→ What this task involves:
Within the material below, find each line bearing the word "power" and present it.

→ Data supplied:
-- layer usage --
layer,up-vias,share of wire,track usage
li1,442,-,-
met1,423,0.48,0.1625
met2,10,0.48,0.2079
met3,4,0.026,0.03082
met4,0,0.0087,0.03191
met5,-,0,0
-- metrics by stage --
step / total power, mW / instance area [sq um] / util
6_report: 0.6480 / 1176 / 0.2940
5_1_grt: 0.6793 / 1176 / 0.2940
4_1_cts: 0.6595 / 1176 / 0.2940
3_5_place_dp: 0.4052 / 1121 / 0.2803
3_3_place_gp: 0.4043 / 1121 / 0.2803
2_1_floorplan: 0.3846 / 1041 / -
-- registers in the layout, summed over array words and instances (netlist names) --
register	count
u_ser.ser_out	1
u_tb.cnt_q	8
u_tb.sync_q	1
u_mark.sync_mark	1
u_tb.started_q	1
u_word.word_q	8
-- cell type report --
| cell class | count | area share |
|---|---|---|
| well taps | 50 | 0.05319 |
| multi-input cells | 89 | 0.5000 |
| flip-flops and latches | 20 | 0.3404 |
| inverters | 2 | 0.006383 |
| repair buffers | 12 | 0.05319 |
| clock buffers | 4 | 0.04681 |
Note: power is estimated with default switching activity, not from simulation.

→ Task response:
step / total power, mW / instance area [sq um] / util
Note: power is estimated with default switching activity, not from simulation.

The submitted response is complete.